J-horror is a genre that hasn’t clicked with me yet. The only such movie I have really liked so far is Ringu (remade to great success in the US as The Ring). That movie and its sequels have way too many shots of women looking out on the sea. When this one opened on a similar image, I thought I accidentally started watching one of those films again.
There’s the sound of a dial-up modem over the opening credits, which made me smile. I was reminded of Perfect Blue, another Japanese movie partly concerned with the technology of the nascent internet. Similar to that movie, I was surprised to see people asking for help logging on. I just always consider that nation as being so technologically superior to the rest of the world that they have always known intrinsically how to do anything with computers. And yet, here we have somebody actually grabbing a printed user’s manual to access a service named “UR@NUS”. I am not making that up.

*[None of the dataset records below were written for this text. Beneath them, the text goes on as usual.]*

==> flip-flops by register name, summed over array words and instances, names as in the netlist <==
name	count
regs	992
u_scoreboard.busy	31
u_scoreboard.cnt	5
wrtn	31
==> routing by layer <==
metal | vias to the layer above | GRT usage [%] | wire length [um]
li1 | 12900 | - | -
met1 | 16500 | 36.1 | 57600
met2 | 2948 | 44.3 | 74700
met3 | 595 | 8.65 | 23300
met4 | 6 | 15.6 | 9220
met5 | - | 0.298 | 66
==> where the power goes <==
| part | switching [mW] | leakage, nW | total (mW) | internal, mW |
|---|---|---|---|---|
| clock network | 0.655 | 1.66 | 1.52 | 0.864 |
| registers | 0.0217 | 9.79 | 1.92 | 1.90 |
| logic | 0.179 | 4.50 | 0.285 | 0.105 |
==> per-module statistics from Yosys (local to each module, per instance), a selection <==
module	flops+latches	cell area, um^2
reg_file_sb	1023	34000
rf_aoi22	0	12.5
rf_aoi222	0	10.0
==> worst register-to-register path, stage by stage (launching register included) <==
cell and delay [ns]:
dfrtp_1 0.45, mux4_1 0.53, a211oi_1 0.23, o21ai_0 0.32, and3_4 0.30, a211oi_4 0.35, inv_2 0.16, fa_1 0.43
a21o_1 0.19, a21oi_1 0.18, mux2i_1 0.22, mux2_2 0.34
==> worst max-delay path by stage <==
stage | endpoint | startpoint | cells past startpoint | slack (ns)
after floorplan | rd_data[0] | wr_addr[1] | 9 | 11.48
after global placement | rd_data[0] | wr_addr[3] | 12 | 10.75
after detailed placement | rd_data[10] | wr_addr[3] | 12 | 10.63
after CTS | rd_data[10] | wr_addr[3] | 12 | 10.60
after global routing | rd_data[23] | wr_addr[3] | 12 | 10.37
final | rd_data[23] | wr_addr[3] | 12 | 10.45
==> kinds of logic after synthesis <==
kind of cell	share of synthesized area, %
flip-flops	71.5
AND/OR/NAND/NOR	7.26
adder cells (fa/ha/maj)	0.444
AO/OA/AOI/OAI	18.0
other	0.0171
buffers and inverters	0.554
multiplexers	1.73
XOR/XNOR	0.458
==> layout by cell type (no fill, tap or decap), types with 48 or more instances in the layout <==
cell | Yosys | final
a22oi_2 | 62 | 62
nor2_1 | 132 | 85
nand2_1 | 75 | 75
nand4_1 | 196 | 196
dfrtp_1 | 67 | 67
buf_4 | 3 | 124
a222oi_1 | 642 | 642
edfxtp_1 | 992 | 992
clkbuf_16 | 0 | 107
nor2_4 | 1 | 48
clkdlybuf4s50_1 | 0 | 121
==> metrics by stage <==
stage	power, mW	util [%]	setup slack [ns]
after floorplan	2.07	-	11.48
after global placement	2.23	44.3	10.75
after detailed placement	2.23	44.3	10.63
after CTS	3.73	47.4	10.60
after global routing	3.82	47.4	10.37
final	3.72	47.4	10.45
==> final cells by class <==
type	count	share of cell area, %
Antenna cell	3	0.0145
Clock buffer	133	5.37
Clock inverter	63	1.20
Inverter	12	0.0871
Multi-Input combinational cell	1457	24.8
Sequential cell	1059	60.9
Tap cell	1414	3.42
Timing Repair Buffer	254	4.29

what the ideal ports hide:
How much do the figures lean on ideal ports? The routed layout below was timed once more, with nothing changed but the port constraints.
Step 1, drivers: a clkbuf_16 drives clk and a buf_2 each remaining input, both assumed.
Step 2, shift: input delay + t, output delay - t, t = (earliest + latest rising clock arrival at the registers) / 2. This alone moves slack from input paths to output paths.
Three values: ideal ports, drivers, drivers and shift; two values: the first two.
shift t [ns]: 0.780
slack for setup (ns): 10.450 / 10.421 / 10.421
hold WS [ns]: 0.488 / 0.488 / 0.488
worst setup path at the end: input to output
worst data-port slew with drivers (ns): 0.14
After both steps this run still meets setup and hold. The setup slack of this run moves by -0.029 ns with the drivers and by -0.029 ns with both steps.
This is an optimization exercise on Yosys and OpenROAD, whose aim is small area and few clock cycles, not a production implementation.
Only simulation tests tie the RTL to the original design; equivalence was not proved.

File: flow/config.mk
export PLATFORM = sky130hd
export DESIGN_NAME = rotated_span_address_generator_core
export DESIGN_NICKNAME = rotated_span_address_generator_core
export VERILOG_FILES = /design/flow/design.v
export SDC_FILE = /design/flow/constraint.sdc
export NUM_CORES = 4
export LEC_CHECK = 0
export ABC_AREA = 1
export CAP_MARGIN = 20
export CORE_MARGIN = 2
export CORE_UTILIZATION = 65
export CTS_BUF_LIST = sky130_fd_sc_hd__clkbuf_16
export CTS_CLUSTER_DIAMETER = 80
export CTS_CLUSTER_SIZE = 20
export GPL_ROUTABILITY_DRIVEN = 0
export GPL_TIMING_DRIVEN = 0
export SLEW_MARGIN = 20
File: flow/constraint.sdc
create_clock -name core_clock -period 7.0 [get_ports {i_clk}]
set_input_delay 1.4000 -clock core_clock [delete_from_list [all_inputs] [get_ports {i_clk}]]
set_output_delay 1.4000 -clock core_clock [all_outputs]
set_load 0.01 [all_outputs]
File: flow/design.v
`default_nettype none
package rsag_pkg;
    localparam int MAX_SPAN = 64;
    localparam int LEN_W    = 7;
endpackage
`default_nettype wire
`default_nettype none
module rsag_walker (
    input  wire logic               i_clk,
    input  wire logic               i_rst_n,
    input  wire logic               i_load,
    input  wire logic               i_accept,
    input  wire logic               i_take,
    input  wire logic [15:0]        i_ss,
    input  wire logic [15:0]        i_ds,
    input  wire logic signed [16:0] i_y,
    input  wire logic signed [16:0] i_lo,
    input  wire logic [5:0]         i_f,
    input  wire logic [5:0]         i_g,
    input  wire logic signed [15:0] i_sx0,
    input  wire logic signed [15:0] i_sy0,
    input  wire logic signed [31:0] i_stx,
    input  wire logic signed [31:0] i_sty,
    output logic                    o_busy,
    output logic                    o_done,
    output logic [38:0]             o_src,
    output logic [33:0]             o_dst,
    output logic [33:0]             o_inc,
    output logic [15:0]             o_fx0,
    output logic [15:0]             o_fy0,
    output logic [15:0]             o_fx,
    output logic [15:0]             o_fy,
    output logic [5:0]              o_nm1
);
    localparam logic [2:0] ST_IDLE = 3'd0;
    localparam logic [2:0] ST_FY   = 3'd1;
    localparam logic [2:0] ST_FX   = 3'd2;
    localparam logic [2:0] ST_MUL  = 3'd3;
    localparam logic [2:0] ST_DONE = 3'd4;
    localparam logic [2:0] ST_FIN  = 3'd5;
    logic [2:0]  r_state;
    logic [3:0]  r_cnt;
    logic [51:0] r_p;       
    logic        r_pprev;
    logic [21:0] r_m;       
    logic [15:0] r_fx0, r_fy0, r_fx, r_fy;
    logic [5:0]  r_f, r_g;
    logic [34:0] r_k;       
    logic        r_kprev;
    logic [36:0] r_d;       
    logic        r_dprev;
    function automatic logic [2:0] booth(input logic b1, input logic b0, input logic prev);
        logic one, two;
        one = b0 ^ prev;
        two = (b1 & ~b0 & ~prev) | (~b1 & b0 & prev);
        booth = {b1, two, one};
    endfunction
    logic [2:0]  pd;
    logic [34:0] p_a, p_pp, p_t;
    logic [51:0] p_next;
    always_comb begin
        pd = booth(r_p[1], r_p[0], r_pprev);
        if (r_state == ST_FY)
            p_a = {{3{r_k[15]}}, r_k[15:0], r_fy};
        else if (r_state == ST_FX)
            p_a = {{3{r_k[32]}}, r_k[32:17], r_fx};
        else
            p_a = {{13{r_m[21]}}, r_m};
        p_pp   = pd[1] ? {p_a[33:0], 1'b0} : (pd[0] ? p_a : 35'd0);
        p_t    = {r_p[51], r_p[51:18]} + (pd[2] ? ~p_pp : p_pp) + {34'd0, pd[2]};
        p_next = {p_t[34], p_t[34:2], p_t[1:0], r_p[17:2]};
    end
    logic [2:0]  kd, dd;
    logic [19:0] k_t, d_t, k_pp, d_pp;
    logic [36:0] d_next;
    always_comb begin
        kd   = booth(r_k[1], r_k[0], r_kprev);
        k_pp = kd[1] ? {2'b00, i_ss, 1'b0} : (kd[0] ? {3'b000, i_ss} : 20'd0);
        k_t  = {r_k[34], r_k[34:16]} + (kd[2] ? ~k_pp : k_pp) + {19'd0, kd[2]};
        dd   = booth(r_d[1], r_d[0], r_dprev);
        d_pp = dd[1] ? {2'b00, i_ds, 1'b0} : (dd[0] ? {3'b000, i_ds} : 20'd0);
        d_t  = {r_d[36], r_d[36:18]} + (dd[2] ? ~d_pp : d_pp) + {19'd0, dd[2]};
        d_next = {d_t[19], d_t[19:2], d_t[1:0], r_d[17:2]};
    end
    wire last_f   = (r_cnt == 4'd3);
    wire last_mul = (r_cnt == 4'd7);
    always_ff @(posedge i_clk) begin
        if (!i_rst_n) begin
            r_state <= ST_IDLE;
        end else if (i_load) begin
            r_state <= !i_accept ? ST_IDLE : (i_f == 6'd0) ? ST_MUL : ST_FIN;
        end else begin
            case (r_state)
                ST_FIN:  r_state <= ST_FY;
                ST_FY:   if (last_f) r_state <= ST_FX;
                ST_FX:   if (last_f) r_state <= ST_MUL;
                ST_MUL:  if (last_mul) r_state <= ST_DONE;
                ST_DONE: if (i_take) r_state <= ST_IDLE;
                default: r_state <= ST_IDLE;
            endcase
        end
    end
    always_ff @(posedge i_clk) begin
        if (i_load) begin
            r_cnt   <= 4'd0;
            r_pprev <= 1'b0;
            r_kprev <= 1'b0;
            r_dprev <= 1'b0;
            r_k     <= {{2{i_stx[31]}}, i_stx[31:16], 1'b0, i_sty[31:16]};
            r_d     <= {i_lo[16], i_lo, 1'b0, i_y[16], i_y};
            r_fx    <= i_stx[15:0];
            r_fy    <= i_sty[15:0];
            r_f     <= i_f;
            r_g     <= i_g;
            r_p     <= {{17{i_sx0[15]}}, i_sx0, 1'b0, 2'b00, i_ss};
            r_m     <= {{6{i_sy0[15]}}, i_sy0};
            r_fx0   <= 16'd0;
            r_fy0   <= 16'd0;
        end else begin
            case (r_state)
                ST_FIN: begin
                    r_p     <= {{2{r_m[15]}}, r_m[15:0], 16'd0, 12'd0, r_f};
                    r_fx0   <= r_p[34:19];
                end
                ST_FY: begin
                    r_cnt   <= last_f ? 4'd0 : r_cnt + 4'd1;
                    if (last_f) begin
                        r_m     <= p_next[47:26];
                        r_fy0   <= p_next[25:10];
                        r_p     <= {{2{r_fx0[15]}}, r_fx0, 16'd0, 12'd0, r_f};
                        r_pprev <= 1'b0;
                    end else begin
                        r_p     <= p_next;
                        r_pprev <= r_p[1];
                    end
                end
                ST_FX: begin
                    r_cnt   <= last_f ? 4'd0 : r_cnt + 4'd1;
                    if (last_f) begin
                        r_fx0   <= p_next[25:10];
                        r_p     <= {{11{p_next[47]}}, p_next[47:26], 1'b0, 2'b00, i_ss};
                        r_pprev <= 1'b0;
                    end else begin
                        r_p     <= p_next;
                        r_pprev <= r_p[1];
                    end
                end
                ST_MUL: begin
                    r_cnt   <= r_cnt + 4'd1;
                    r_p     <= p_next;
                    r_pprev <= r_p[1];
                    r_d     <= d_next;
                    r_dprev <= r_d[1];
                    r_k     <= {k_t[19], k_t[19:2], k_t[1:0], r_k[15:2]};
                    r_kprev <= r_k[1];
                end
                default: ;
            endcase
        end
    end
    assign o_busy = (r_state != ST_IDLE);
    assign o_done = (r_state == ST_DONE);
    assign o_src  = p_next[38:0];
    assign o_dst  = d_next[33:0];
    assign o_inc  = r_k[33:0];
    assign o_fx0  = r_fx0;
    assign o_fy0  = r_fy0;
    assign o_fx   = r_fx;
    assign o_fy   = r_fy;
    assign o_nm1  = r_g - r_f;
endmodule
`default_nettype wire
`default_nettype none
module rsag_pipe (
    input  wire logic               i_clk,
    input  wire logic               i_rst_n,
    input  wire logic               i_load,
    input  wire logic [15:0]        i_ss,
    input  wire logic [38:0]        i_src,
    input  wire logic [33:0]        i_dst,
    input  wire logic [33:0]        i_inc,
    input  wire logic [15:0]        i_fx0,
    input  wire logic [15:0]        i_fy0,
    input  wire logic [15:0]        i_fx,
    input  wire logic [15:0]        i_fy,
    input  wire logic [5:0]         i_nm1,
    output logic                    o_free,
    output logic                    o_valid,
    output logic signed [47:0]      o_source_offset,
    output logic signed [47:0]      o_dest_offset,
    output logic                    o_last_pixel
);
    logic        r_valid;
    logic [5:0]  r_left;
    logic [38:0] r_src;
    logic [33:0] r_dst, r_inc;
    logic [15:0] r_fxa, r_fya, r_fx, r_fy;
    logic [16:0] fx_sum, fy_sum;
    logic [38:0] src_sum;
    logic [32:0] dcar;    
    always_comb begin
        dcar[0] = 1'b1;
        for (int k = 1; k < 33; k++)
            dcar[k] = dcar[k-1] & r_dst[k];
    end
    always_comb begin
        fx_sum  = {1'b0, r_fxa} + {1'b0, r_fx};
        fy_sum  = {1'b0, r_fya} + {1'b0, r_fy};
        src_sum = r_src + {{5{r_inc[33]}}, r_inc}
                + {23'd0, fy_sum[16] ? i_ss : 16'd0}
                + {37'd0, fx_sum[16], 1'b0};
    end
    always_ff @(posedge i_clk) begin
        if (!i_rst_n) begin
            r_valid <= 1'b0;
        end else if (i_load) begin
            r_valid <= 1'b1;
        end else if (r_left == 6'd0) begin
            r_valid <= 1'b0;
        end
    end
    always_ff @(posedge i_clk) begin
        if (i_load) begin
            r_left <= i_nm1;
            r_src  <= i_src;
            r_dst  <= i_dst;
            r_inc  <= i_inc;
            r_fxa  <= i_fx0;
            r_fya  <= i_fy0;
            r_fx   <= i_fx;
            r_fy   <= i_fy;
        end else begin
            r_left <= r_left - 6'd1;
            r_src  <= src_sum;
            r_dst  <= {r_dst[33:1] ^ dcar, r_dst[0]};
            r_fxa  <= fx_sum[15:0];
            r_fya  <= fy_sum[15:0];
        end
    end
    assign o_free          = !r_valid || (r_left == 6'd0);
    assign o_valid         = r_valid;
    assign o_last_pixel    = (r_left == 6'd0);
    assign o_source_offset = {{9{r_src[38]}}, r_src};
    assign o_dest_offset   = {{14{r_dst[33]}}, r_dst};
endmodule
`default_nettype wire
`default_nettype none
module rotated_span_address_generator_core (
    input  wire logic                        i_clk,
    input  wire logic                        i_rst_n,
    input  wire logic                        i_start,
    output logic                             o_busy,
    input  wire logic                        i_cfg_we,
    input  wire logic [2:0]                  i_cfg_index,
    input  wire logic [15:0]                 i_cfg_data,
    input  wire logic signed [15:0]          i_row_offset,
    input  wire logic signed [15:0]          i_column_offset,
    input  wire logic signed [15:0]          i_src_start_x,
    input  wire logic signed [15:0]          i_src_start_y,
    input  wire logic signed [31:0]          i_step_x,
    input  wire logic signed [31:0]          i_step_y,
    input  wire logic [rsag_pkg::LEN_W-1:0]  i_span_length,
    output logic                             o_valid,
    output logic signed [47:0]               o_source_offset,
    output logic signed [47:0]               o_dest_offset,
    output logic                             o_last_pixel
);
    logic signed [15:0] r_origin_x, r_origin_y;
    logic signed [15:0] r_clip_left, r_clip_right, r_clip_top, r_clip_bottom;
    logic        [15:0] r_source_stride, r_dest_stride;
    logic [15:0] d_zero, d_min, d_max;
    logic [7:0]  we;
    always_comb begin
        d_zero = i_rst_n ? i_cfg_data : 16'h0000;
        d_min  = i_rst_n ? i_cfg_data : 16'h8000;
        d_max  = i_rst_n ? i_cfg_data : 16'h7FFF;
        for (int k = 0; k < 8; k++)
            we[k] = !i_rst_n || (i_cfg_we && (i_cfg_index == 3'(k)));
    end
    always_ff @(posedge i_clk) begin
        if (we[0]) r_origin_x      <= d_zero;
        if (we[1]) r_origin_y      <= d_zero;
        if (we[2]) r_clip_left     <= d_min;
        if (we[3]) r_clip_right    <= d_max;
        if (we[4]) r_clip_top      <= d_min;
        if (we[5]) r_clip_bottom   <= d_max;
        if (we[6]) r_source_stride <= d_zero;
        if (we[7]) r_dest_stride   <= d_zero;
    end
    logic signed [16:0] y, x, lo;
    logic signed [17:0] dl, dr;
    logic        [6:0]  len;
    logic        [5:0]  lm1, f, g;
    logic               row_ok, nonempty, dl_pos;
    always_comb begin
        y        = 17'(i_row_offset) + 17'(r_origin_y);
        x        = 17'(i_column_offset) + 17'(r_origin_x);
        len      = i_span_length[6] ? 7'd64 : i_span_length;
        lm1      = 6'(len - 7'd1);
        dl       = 18'(r_clip_left) - 18'(x);
        dr       = 18'(r_clip_right) - 18'(x);
        dl_pos   = !dl[17] && (dl != 18'sd0);
        f        = dl_pos ? dl[5:0] : 6'd0;
        g        = (dr[16:6] != 11'd0 || lm1 <= dr[5:0]) ? lm1 : dr[5:0];
        lo       = dl_pos ? 17'(r_clip_left) : x;
        row_ok   = (y >= 17'(r_clip_top)) && (y <= 17'(r_clip_bottom));
        nonempty = row_ok && (len != 7'd0) && !dr[17]
                && !(dl_pos && dl[16:6] != 11'd0) && (f <= g);
    end
    logic        accept;
    logic        done, pipe_free;
    logic        h_busy;
    assign accept = i_start && nonempty;
    logic [38:0] w_src;
    logic [33:0] w_dst, w_inc;
    logic [15:0] w_fx0, w_fy0, w_fx, w_fy;
    logic [5:0]  w_nm1;
    rsag_walker u_walker (
        .i_clk       (i_clk),
        .i_rst_n     (i_rst_n),
        .i_load      (!o_busy),
        .i_accept    (accept),
        .i_take      (pipe_free),
        .i_ss        (r_source_stride),
        .i_ds        (r_dest_stride),
        .i_y         (y),
        .i_lo        (lo),
        .i_f         (f),
        .i_g         (g),
        .i_sx0       (i_src_start_x),
        .i_sy0       (i_src_start_y),
        .i_stx       (i_step_x),
        .i_sty       (i_step_y),
        .o_busy      (h_busy),
        .o_done      (done),
        .o_src       (w_src),
        .o_dst       (w_dst),
        .o_inc       (w_inc),
        .o_fx0       (w_fx0),
        .o_fy0       (w_fy0),
        .o_fx        (w_fx),
        .o_fy        (w_fy),
        .o_nm1       (w_nm1)
    );
    rsag_pipe u_pipe (
        .i_clk           (i_clk),
        .i_rst_n         (i_rst_n),
        .i_load          (done && pipe_free),
        .i_ss            (r_source_stride),
        .i_src           (w_src),
        .i_dst           (w_dst),
        .i_inc           (w_inc),
        .i_fx0           (w_fx0),
        .i_fy0           (w_fy0),
        .i_fx            (w_fx),
        .i_fy            (w_fy),
        .i_nm1           (w_nm1),
        .o_free          (pipe_free),
        .o_valid         (o_valid),
        .o_source_offset (o_source_offset),
        .o_dest_offset   (o_dest_offset),
        .o_last_pixel    (o_last_pixel)
    );
    assign o_busy = h_busy && !(done && pipe_free);
endmodule
`default_nettype wire
File: flow/run.sh
#!/bin/bash
# synth_recipe.tcl (not shown) runs the flow's synth.tcl, then flattens the netlist and writes it again
# the make line also repeats each setting of config.mk as NAME=value (left out here)
make -C /OpenROAD-flow-scripts/flow DESIGN_CONFIG=/design/flow/config.mk WORK_HOME=/design/flow/orfs CLKGATE_MAP_FILE= SYNTH_SCRIPT=/design/flow/synth_recipe.tcl finish
==> results.json, run 1 <==
{
  "status": "timing/DRC/antenna clean",
  "ys_seq_elements": 535,
  "cp-end-kind": "register",
  "path_common_cell": "inv_1",
  "regArea_um2": 14500,
  "crit_family": "compound AO/OA/AOI/OAI gates",
  "layoutNonFillerInstCount": 5090,
  "worst-path-buf-inv": 8,
  "nets": 4848,
  "ff2ff_setup_slack_ns": 0.39,
  "pre_cts_slack_ns": -1.15,
  "rows": 84,
  "gr-usage-all-layers": 0.423,
  "async_flop_share": 0,
  "grt_overflow": 0,
  "timing.final.ws_setup_ns": 0.349,
  "coreArea_um2": 52400,
  "layout-drive-gt1-share": 0.0655,
  "ys_warn_count": 3,
  "synthDistinctLibCells": 71,
  "worst_pin_slew_ns": 1.25,
  "critPathMaxStageDelay_ns": 0.52,
  "finalMaxSlewViolations": 0,
  "netlist_area_um2": 34400,
  "clock-sinks": 535,
  "worst_hold_slack_ns": 0.448,
  "period_needed_ns": 6.65,
  "synth_edf_count": 377,
  "die_w_um": 234,
  "route.vias.total": 31500,
  "worstPathRequired_ns": 7.53,
  "mostFrequentLayoutCell": "nand2_1",
  "cp_slowest_cell": "clkdlybuf4s50_1",
  "clock_tree.htree_level_count": 2,
  "drtIter0Drc": 4134,
  "die_area_um2": 54700,
  "max_freq_ghz": 0.150,
  "routed_wl_um": 117000,
  "synth_cells": 4054,
  "multi_input_area_um2": 17600,
  "first_pass_iters": 14,
  "cp_max_fo": 15,
  "n_fill_cell": 3952,
  "ant_nets": 0,
  "avgRoutedWirePerCell_um": 22.9,
  "yosys.area.top_type": "edfxtp_1",
  "cts_buffers": 37,
  "grt_pass1_vias": 29500,
  "cts_tree": "yes",
  "seq_area_frac_synth": 0.421,
  "path_class": "in -> reg",
  "synth-main-ff-cell": "edfxtp_1",
  "io_pins": 257,
  "numPlacedInstances": 5010,
  "clk_pin_slew_ns": 0.09,
  "finalClockSkew_ns": 0.0297,
  "synth_nets": 4532,
  "syn_area_per_cell_um2": 8.48,
  "hold_viol": 0,
  "portBuffers": 255,
  "synth_top_area_frac": 0.329,
  "clock_path_buffers": 3,
  "setup_violations": 0,
  "grt_max_degree": 53,
  "area_delta_synth_final_pct": 14.9,
  "clk_latency_ns": 0.60,
  "routed_via_density": 6.18,
  "cts_root_buf": "clkbuf_16",
  "grt_pass1_wl_um": 171000,
  "initial_utilization": 0.655,
  "die_height_um": 234,
  "drc_errors": 0,
  "synthTopCellsByArea": "edfxtp_1 (33%), ha_1 (11%), nand2_1 (9.2%)",
  "fin_crit_sh": 0.950,
  "dp_hpwl_um": 89900,
  "antenna_found_initial": 4,
  "max_cap_violations": 0,
  "hp-class": "reg -> reg",
  "slew_headroom": 0.167,
  "final_cell_mix": "nand2_1 (843), inv_1 (459), edfxtp_1 (377)",
  "worstPathArrival_ns": 7.18,
  "rsz0062_at_grt": "no",
  "fin_util": 0.753,
  "tns_ns": 0,
  "cp-start-kind": "primary input"
}
through the flow:
step,cell area (um^2)
floorplan,34400
global placement,37800
detailed placement,38100
CTS,39300
global route,39500
finish,39500
state kept, by name, indices dropped and copies added, names as in the netlist, 22 cells and up:
signal	count
u_pipe.r_dst	34
u_walker.r_p	51
u_pipe.r_src	39
u_walker.r_k	34
u_walker.r_m	22
u_pipe.r_inc	34
u_walker.r_d	36
routing by layer:
layer | part of all wire | vias to the layer above | track usage
met4 | 0.092 | 4 | 0.322
met5 | 0.00020 | - | 0
li1 | - | 14500 | -
met1 | 0.35 | 14400 | 0.505
met3 | 0.12 | 539 | 0.109
met2 | 0.43 | 2063 | 0.657
final cells by class:
cell class / count / share of cell area
tap: 688 / 0.0218
buffer: 134 / 0.0155
sequential: 535 / 0.367
clock buffer: 40 / 0.0254
clock inverter: 28 / 0.00453
timing repair buffer: 278 / 0.0722
inverter: 489 / 0.0465
multi-input combinational: 2895 / 0.447
antenna: 3 / 0.000190
logic make-up (layout without fill, tap and decap cells):
kind of cell / count (synthesis) / count (layout) / synth area share
AOI/OAI and AO/OA: 960 / 960 / 0.158
xor gates and xnor gates: 191 / 191 / 0.0491
adders and majority gates: 320 / 320 / 0.122
buffers and inverters: 624 / 969 / 0.0713
DFF: 535 / 535 / 0.421
muxes: 1 / 1 / 0.000291
other: 0 / 3 / 0
and+or+nand+nor: 1423 / 1423 / 0.177
cells in the mapped netlist, drive strengths merged (6+ instances only):
cell type    n
a21boi       7
a21o         9
a21oi      295
a22o        17
a22oi       19
a31oi       23
a32o         7
buf         45
clkbuf      90
clkinv       6
dfxtp      158
edfxtp     377
fa          27
ha         293
inv        483
nand2      877
nand3      175
nand3b       6
nand4       33
nor2       251
nor3        22
o2111ai      8
o211ai      26
o21a         9
o21ai      399
o21bai      12
o22ai       95
o31ai       11
or2         45
xnor2       45
xor2       145
final timing paths:
kind / from / end / cells after the start
worst min-delay path: u_walker.r_fx[12]$_DFFE_PN_ / u_pipe.r_fx[12]$_DFFE_PP_ / 0
worst min register to register: u_walker.r_fx[12]$_DFFE_PN_ / u_pipe.r_fx[12]$_DFFE_PP_ / 0
worst max-delay path: i_column_offset[1] / u_walker.r_state[1]$_SDFFE_PN0P_ / 35
worst max register to register: u_pipe.r_fy[3]$_DFFE_PP_ / u_pipe.r_src[30]$_DFF_P_ / 38
what timing repair did:
item | CTS | global route
resized for setup | 12 | 25
pin swaps | 1 | 15
hold buffers | 0 | 0
buffers inserted | 1 | 9
endpoints found under the setup margin | 5 | 12
Testbench counts, summed over its fixed seeds: cycles 125,535.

Two parallel storylines run through the length of the movie, only converging near the end. I found this a bit confusing, as I couldn’t figure out for the longest time how the characters from the separate threads were associated with each other. Then I gave up trying to determine that, only to realize upon the merger of the storylines that these two groups didn’t know of each other before that point.
Haruhiko Kato plays the guy reading the manual and trying to access UR@NUS (*snicker*). I like this character, who is just some shlub struggling to get online. When he does, the browser opens a site that asks him if he would like to see a ghost. His reaction to this is great and deeply human: he furiously unplugs everything from the computer. I also like a later reaction he has to a potential love interest who will not stop talking about depressing matters: “Can we stop talking about this?” You have no idea how long I have wanted somebody in a movie to deliver a line like this.
The other thread concerns a group of three college-aged adults (one man and two women) who will also stumble onto the same website, with varying results. There are two things about this group that baffled me. First, I wasn’t sure if they were horticultural students or a greenhouse’s employees, but they spend a lot of time at a plant nursery. Not sure why I couldn’t stop thinking about that. Second, they are all obsessed with getting a 3 ¾” floppy disc from their friend Taguchi, though I’m not sure what they thought they were getting.
We won’t see the computer geek Taguchi long, because it still be discovered, when Kumiko Aso finally goes to get the floppy disc, that he has hung himself. I’ll get something out of the way now: every time a character said his name, my brain substituted “Tamagotchi” for it. Y’know, that “digital pet” toy from the 1990’s. So my brain now can’t stop wondering why horticultural students need something a Tamagotchi brought from UR@NUS.
Anywho, Aso and her friends/co-workers/whatever will find the floppy contains an endless regression image of Tamagotchi’s computer setup, with the image we’re seeing on the computer screen, and the monitor in that image-within-the-image showing the same, yada yada yada. Shortly after Ako sees the image, the image on her TV gets weird and glitchy for a bit. I didn’t find any of this unnerving, but I suspect it makes the hair stand on the back of the necks of many viewers.
Like Ringu, this is yet another work about the evils of technology. To put a finer point on it, it seems to be more so about how we change with the technology. In the case of the internet, I’m guessing director Kiyoshi Kurosawa saw people staring dumbly at monitors and wondered if that is really living. I assume he’s putting his thoughts in the mouth of one character who describes such people are being no different from ghosts.
With that explicit observation, I’m not sure if Pulse is truly a ghost story. Admittedly, there is a ghost element to it, with people who presumably went to the cursed website later putting squares of red tape around doorways and on walls, making what appear to be gateways for spirits to enter our world. Honestly, I was a little fuzzy on this concept and how it served the movie, particularly in a scene with a twitchy ghost woman who is photographed in a way that, combined with her movements, tells me Kurosawa has a big hard-on for the films of David Lynch.
The same character who equates computer users with ghosts is affiliated with a university computer program. On one of these computers, an AI displays dots that are drawn to each other but will be destroyed if they come in contact. There is an occasional streak of light displayed which she believes are ghosts in the AI, so there’s that. She also muses the afterlife is filled to capacity, forcing some spirits back into the physical world.
If that’s the case, then I don’t understand why these ghosts would want people to commit suicide. After all, wouldn’t that be a further drain on real estate in the afterlife?
And yet, people keep offing themselves, most memorably a woman who takes a fatal dive from a few stories up in one unbroken shot. There was a bonus feature on the blu-ray showing how this was done, and I highly recommend checking out this brief clip.
Pulse has many interesting ideas, but it didn’t gel as a cohesive experience for me. Also, I just didn’t find it very creepy or scary, which I am going to chalk up to cultural differences. I will concede, however, it makes a trenchant point about how our interaction with others in the real world has changed with our ever-growing obsession with our screens. And I write that fully aware I am writing on a laptop and you, reader of some point in the future, are reading it on a similar device, too. I would love to hear Kurosawa’s thoughts on what society is like today, more than 25 years after this film’s release.